El aire en Liria se había vuelto espeso desde la visita al Inframonte. Las nubes no se movían, los árboles murmuraban nombres y los pájaros evitaban sobrevolar el castillo. La Luna roja no había desaparecido del cielo desde entonces.
Y en las noches, Serena no soñaba: revivía.
Estaba en un campo lleno de ceniza. La luna brillaba, enorme, pero no roja. Era blanca… casi dorada.
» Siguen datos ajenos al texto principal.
`src/rtl/ps2k_pkg.sv`:
```
// Shared types and constants for the PS/2 set-2 to ZX Spectrum matrix sequencer.
// Optional cursor/backspace combo keys are enabled by defining PS2K_COMBO_EN.
package ps2k_pkg;

   localparam int ROWS    = 8;
   localparam int COLS    = 5;
   localparam int FKEYS   = 12;
   localparam int COMBO_W = 5;

   localparam logic [2:0] PAUSE_SKIP = 3'd7;

   localparam logic [7:0] CODE_E0 = 8'hE0;
   localparam logic [7:0] CODE_F0 = 8'hF0;
   localparam logic [7:0] CODE_E1 = 8'hE1;
   localparam logic [7:0] CODE_AA = 8'hAA;
   localparam logic [7:0] CODE_00 = 8'h00;
   localparam logic [7:0] CODE_FF = 8'hFF;
   localparam logic [7:0] CODE_FA = 8'hFA;
   localparam logic [7:0] CODE_FE = 8'hFE;
   localparam logic [7:0] CODE_EE = 8'hEE;
   localparam logic [7:0] CODE_LSHIFT = 8'h12;
   localparam logic [7:0] CODE_RSHIFT = 8'h59;

   typedef enum logic [2:0] {
      ST_IDLE   = 3'd0,
      ST_EXT    = 3'd1,
      ST_BRK    = 3'd2,
      ST_EXTBRK = 3'd3,
      ST_PAUSE  = 3'd4
   } state_e;

   typedef logic [ROWS-1:0][COLS-1:0] matrix_t;

   // True for bytes that wipe all key state (keyboard self-test pass, overrun, error).
   function automatic logic is_clear_code(input logic [7:0] c);
      return (c == CODE_AA) || (c == CODE_00) || (c == CODE_FF);
   endfunction

   function automatic logic is_ack_code(input logic [7:0] c);
      return (c == CODE_FA) || (c == CODE_FE) || (c == CODE_EE);
   endfunction

endpackage

```
`src/rtl/ps2k_map.sv`:
```
// Combinational {ext, code} to Spectrum matrix position / function-key decoder.
// Combo entries (cursor keys, backspace) exist only when PS2K_COMBO_EN is defined.
module ps2k_map
   import ps2k_pkg::*;
(
   input  logic       ext_i,
   input  logic [7:0] code_i,
   output logic       valid_o,
   output logic [2:0] row_o,
   output logic [2:0] col_o,
   output logic [3:0] fkey_idx_o,
   output logic       is_fkey_o
`ifdef PS2K_COMBO_EN
   ,
   output logic [COMBO_W-1:0] combo_o
`endif
);

   // Result format {hit, row, col}: 7'o1RC means row R, column C.
   function automatic logic [6:0] base_lookup(input logic [7:0] c);
      logic [6:0] r;
      case (c)
         8'h12: r = 7'o100;  8'h1A: r = 7'o101;  8'h22: r = 7'o102;
         8'h21: r = 7'o103;  8'h2A: r = 7'o104;
         8'h1C: r = 7'o110;  8'h1B: r = 7'o111;  8'h23: r = 7'o112;
         8'h2B: r = 7'o113;  8'h34: r = 7'o114;
         8'h15: r = 7'o120;  8'h1D: r = 7'o121;  8'h24: r = 7'o122;
         8'h2D: r = 7'o123;  8'h2C: r = 7'o124;
         8'h16: r = 7'o130;  8'h1E: r = 7'o131;  8'h26: r = 7'o132;
         8'h25: r = 7'o133;  8'h2E: r = 7'o134;
         8'h45: r = 7'o140;  8'h46: r = 7'o141;  8'h3E: r = 7'o142;
         8'h3D: r = 7'o143;  8'h36: r = 7'o144;
         8'h4D: r = 7'o150;  8'h44: r = 7'o151;  8'h43: r = 7'o152;
         8'h3C: r = 7'o153;  8'h35: r = 7'o154;
         8'h5A: r = 7'o160;  8'h4B: r = 7'o161;  8'h42: r = 7'o162;
         8'h3B: r = 7'o163;  8'h33: r = 7'o164;
         8'h29: r = 7'o170;  8'h59: r = 7'o171;  8'h14: r = 7'o171;
         8'h3A: r = 7'o172;  8'h31: r = 7'o173;  8'h32: r = 7'o174;
`ifdef PS2K_COMBO_EN
         8'h66: r = 7'o140;
`endif
         default: r = 7'o000;
      endcase
      return r;
   endfunction

   function automatic logic [6:0] ext_lookup(input logic [7:0] c);
      logic [6:0] r;
      case (c)
         8'h14: r = 7'o171;
         8'h5A: r = 7'o160;
`ifdef PS2K_COMBO_EN
         8'h6B: r = 7'o134;
         8'h72: r = 7'o144;
         8'h75: r = 7'o143;
         8'h74: r = 7'o142;
`endif
         default: r = 7'o000;
      endcase
      return r;
   endfunction

   // Result format {hit, fkey index}.
   function automatic logic [4:0] fkey_lookup(input logic [7:0] c);
      logic [4:0] r;
      case (c)
         8'h05: r = 5'h10;  8'h06: r = 5'h11;  8'h04: r = 5'h12;
         8'h0C: r = 5'h13;  8'h03: r = 5'h14;  8'h0B: r = 5'h15;
         8'h83: r = 5'h16;  8'h0A: r = 5'h17;  8'h01: r = 5'h18;
         8'h09: r = 5'h19;  8'h78: r = 5'h1A;  8'h07: r = 5'h1B;
         default: r = 5'h00;
      endcase
      return r;
   endfunction

`ifdef PS2K_COMBO_EN
   function automatic logic [COMBO_W-1:0] combo_lookup(input logic e, input logic [7:0] c);
      logic [COMBO_W-1:0] r;
      case ({e, c})
         9'h066:  r = 5'b00001;
         9'h16B:  r = 5'b00010;
         9'h172:  r = 5'b00100;
         9'h175:  r = 5'b01000;
         9'h174:  r = 5'b10000;
         default: r = 5'b00000;
      endcase
      return r;
   endfunction
`endif

   logic [6:0] pos_s;
   logic [4:0] fk_s;

   // Select the lookup table for the current prefix context.
   always_comb begin
      pos_s = 7'o000;
      fk_s  = 5'h00;
      if (ext_i) begin
         pos_s = ext_lookup(code_i);
      end else begin
         pos_s = base_lookup(code_i);
         fk_s  = fkey_lookup(code_i);
      end
      is_fkey_o  = fk_s[4];
      fkey_idx_o = fk_s[3:0];
      valid_o    = pos_s[6] | fk_s[4];
      row_o      = pos_s[5:3];
      col_o      = pos_s[2:0];
   end

`ifdef PS2K_COMBO_EN
   assign combo_o = combo_lookup(ext_i, code_i);
`endif

endmodule

```
`src/rtl/ps2k_matrix.sv`:
```
// PS/2 set-2 scancode sequencer driving the 8x5 ZX Spectrum key matrix and F-key holds.
// Define PS2K_COMBO_EN to add cursor/backspace keys that also press CAPS SHIFT.
module ps2k_matrix
   import ps2k_pkg::*;
(
   input  logic        clock,
   input  logic        reset,
   input  logic        strb,
   input  logic [7:0]  code,
   input  logic [7:0]  addr,
   output logic [4:0]  keys,
   output logic [11:0] fkey
);

   state_e           state_q, state_d;
   logic [2:0]       cnt_q, cnt_d;
   matrix_t          mat_q, mat_d;
   logic [FKEYS-1:0] fkey_q, fkey_d;
   logic [COLS-1:0]  keys_q, keys_d;

   logic       press_s, release_s, clear_s, ext_s;
   logic       map_valid_s, map_is_fkey_s;
   logic [2:0] map_row_s, map_col_s;
   logic [3:0] map_fkey_idx_s;
   matrix_t    eff_s;

`ifdef PS2K_COMBO_EN
   logic [COMBO_W-1:0] combo_q, combo_d, map_combo_s;
`endif

   assign ext_s = (state_q == ST_EXT) || (state_q == ST_EXTBRK);

   ps2k_map u_map (
      .ext_i      (ext_s),
      .code_i     (code),
      .valid_o    (map_valid_s),
      .row_o      (map_row_s),
      .col_o      (map_col_s),
      .fkey_idx_o (map_fkey_idx_s),
      .is_fkey_o  (map_is_fkey_s)
`ifdef PS2K_COMBO_EN
      ,
      .combo_o    (map_combo_s)
`endif
   );

   // Prefix FSM: decides whether the strobed byte presses, releases, clears or is swallowed.
   always_comb begin
      state_d   = state_q;
      cnt_d     = cnt_q;
      press_s   = 1'b0;
      release_s = 1'b0;
      clear_s   = 1'b0;
      if (strb) begin
         case (state_q)
            ST_IDLE: begin
               if (code == CODE_E0) begin
                  state_d = ST_EXT;
               end else if (code == CODE_F0) begin
                  state_d = ST_BRK;
               end else if (code == CODE_E1) begin
                  state_d = ST_PAUSE;
                  cnt_d   = PAUSE_SKIP;
               end else if (is_clear_code(code)) begin
                  clear_s = 1'b1;
               end else if (is_ack_code(code)) begin
                  press_s = 1'b0;
               end else begin
                  press_s = 1'b1;
               end
            end
            ST_EXT: begin
               if (code == CODE_F0) begin
                  state_d = ST_EXTBRK;
               end else begin
                  state_d = ST_IDLE;
                  // E0 12 / E0 59 are synthetic shifts around nav keys.
                  press_s = (code != CODE_LSHIFT) && (code != CODE_RSHIFT);
               end
            end
            ST_BRK, ST_EXTBRK: begin
               release_s = 1'b1;
               state_d   = ST_IDLE;
            end
            ST_PAUSE: begin
               cnt_d = cnt_q - 3'd1;
               if (cnt_q == 3'd1) begin
                  state_d = ST_IDLE;
               end else begin
                  state_d = ST_PAUSE;
               end
            end
            default: begin
               state_d = ST_IDLE;
            end
         endcase
      end else begin
         state_d = state_q;
      end
   end

   // Key state update: clear wins, otherwise apply the mapped press/release.
   always_comb begin
      mat_d  = mat_q;
      fkey_d = fkey_q;
`ifdef PS2K_COMBO_EN
      combo_d = combo_q;
`endif
      if (clear_s) begin
         mat_d  = '0;
         fkey_d = '0;
`ifdef PS2K_COMBO_EN
         combo_d = '0;
`endif
      end else if ((press_s || release_s) && map_valid_s) begin
         if (map_is_fkey_s) begin
            fkey_d[map_fkey_idx_s] = press_s;
         end else begin
            mat_d[map_row_s][map_col_s] = press_s;
         end
`ifdef PS2K_COMBO_EN
         if (press_s) begin
            combo_d = combo_q | map_combo_s;
         end else begin
            combo_d = combo_q & ~map_combo_s;
         end
`endif
      end else begin
         mat_d = mat_q;
      end
   end

   // Row readout with CAPS merged from any held combo key.
   always_comb begin
      eff_s = mat_q;
`ifdef PS2K_COMBO_EN
      eff_s[0][0] = mat_q[0][0] | (|combo_q);
`endif
      keys_d = '0;
      for (int r = 0; r < ROWS; r++) begin
         if (!addr[r]) begin
            keys_d = keys_d | eff_s[r];
         end else begin
            keys_d = keys_d;
         end
      end
      keys_d = ~keys_d;
   end

   // State, matrix and output registers.
   always_ff @(posedge clock or posedge reset) begin
      if (reset) begin
         state_q <= ST_IDLE;
         cnt_q   <= 3'd0;
         mat_q   <= '0;
         fkey_q  <= '0;
         keys_q  <= 5'h1F;
`ifdef PS2K_COMBO_EN
         combo_q <= '0;
`endif
      end else begin
         state_q <= state_d;
         cnt_q   <= cnt_d;
         mat_q   <= mat_d;
         fkey_q  <= fkey_d;
         keys_q  <= keys_d;
`ifdef PS2K_COMBO_EN
         combo_q <= combo_d;
`endif
      end
   end

   assign keys = keys_q;
   assign fkey = fkey_q;

endmodule

```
Frente a ella, una mujer de cabello castaño claro, idéntica a Serena, alzaba una espada hecha de hueso y cristal, cubierta de sangre.
—El ciclo se repite —dijo la mujer—. Lo sellé con mi vida. Pero no basta.
La voz de Serena se alzó, como si saliera sola de su garganta.
—¿Eres… mi antepasada?
La mujer asintió.
—Mi nombre fue Elira de la Sangre Luminosa. Fui reina. Fui loba. Fui sacrificio.
Elira tocó la frente de Serena. Un dolor ardiente recorrió su cráneo. Y en un susurro que se sentía como viento y fuego, dijo:
—No eres la primera. Pero serás la última… si no eliges bien.
Serena despertó gritando.
Agitada, ordenó que le abrieran la Sala de los Sellos, una cámara escondida bajo la biblioteca de Liria que solo podía ser desbloqueada por el Alfa legítimo de sangre.
Riva y Kael intentaron detenerla.
—Hay razones por las que esos textos están prohibidos, Serena —insistió Kael.
—Y hay razones por las que nuestras manadas están desapareciendo —replicó ella, firme.
Usó su sangre para romper el sello ancestral. El muro se abrió con un crujido seco, revelando una habitación circular cubierta de símbolos lunares y estanterías antiguas. El aire dentro olía a humedad, tierra… y magia vieja.
Sobre un pedestal descansaba un único tomo: “Lignum Lunaris: El Árbol de la Luna”.
Lo abrió con manos temblorosas.
Las páginas, escritas en tinta de plata, narraban los secretos del linaje real de Liria. No eran simples líderes de manada. Eran guardianes de un fragmento celestial.
En los albores de los tiempos, cuando los lobos aún hablaban con las estrellas, una luna cayó a la Tierra, fragmentándose en siete piezas. Cada pedazo fue entregado a un linaje Alfa.
Pero solo uno de esos linajes fue encargado con el corazón del fragmento: el que contenía la Voluntad Lunar.
Ese linaje era el de Serena.
El libro describía cómo, cada tres generaciones, nacía una heredera marcada con sueños proféticos, capaz de escuchar la voz de la luna y actuar como su emisaria en tiempos de caos.
—“La Reina Sangre Luminosa,” —leyó en voz alta— “que llevará la cicatriz de todas las Reinas anteriores. La que pueda hablar con las memorias y elegir el Fin o el Renacer.”
Serena miró sus propias manos. Desde el sueño con Elira, una línea blanca y brillante recorría su palma izquierda como si su piel se hubiera partido para dejar salir luz.
El legado no era simbólico. Era real.
En lo más profundo de la sala encontró un espejo ennegrecido, tallado en piedra lunar. Cuando lo tocó, su reflejo desapareció… y en su lugar, vio las figuras de todas las Reinas anteriores, alineadas como sombras.
Una por una, murmuraron lo mismo:
—“No se confía en los lazos de sangre… si no se entienden los de la luna.”
Luego apareció la figura de su madre, Lyana, muerta en batalla cuando Serena aún era niña. Pero aquí estaba viva, joven, con lágrimas en los ojos.
—Te protegí del legado —dijo—. Porque sabía lo que costaría. Pero no puedo esconderte más.
—¿Qué debo hacer? —preguntó Serena, temblando.
—Encontrar las otras piezas. Reunir los fragmentos de luna. Y no confiar en nadie que no muestre su luz en la oscuridad.
La visión se desvaneció. El espejo cayó hecho polvo.
Cuando Serena salió de la sala, el mundo parecía más oscuro.
Kael la esperaba. Ella no dijo nada. Solo lo miró, los ojos cargados con siglos de peso.
—No soy solo una Reina —dijo, finalmente—. Soy la llave. Y si caigo… el corazón de la luna caerá conmigo.
Kael asintió.
—Entonces no caerás sola.
Pero en el fondo, ambos sabían lo que se avecinaba.
Las demás piezas del fragmento lunar estaban dispersas. Y algunos… las buscaban para destruirlas.
Thalos había despertado. El linaje estaba expuesto. Y el ciclo de sangre y luna comenzaba a cerrarse.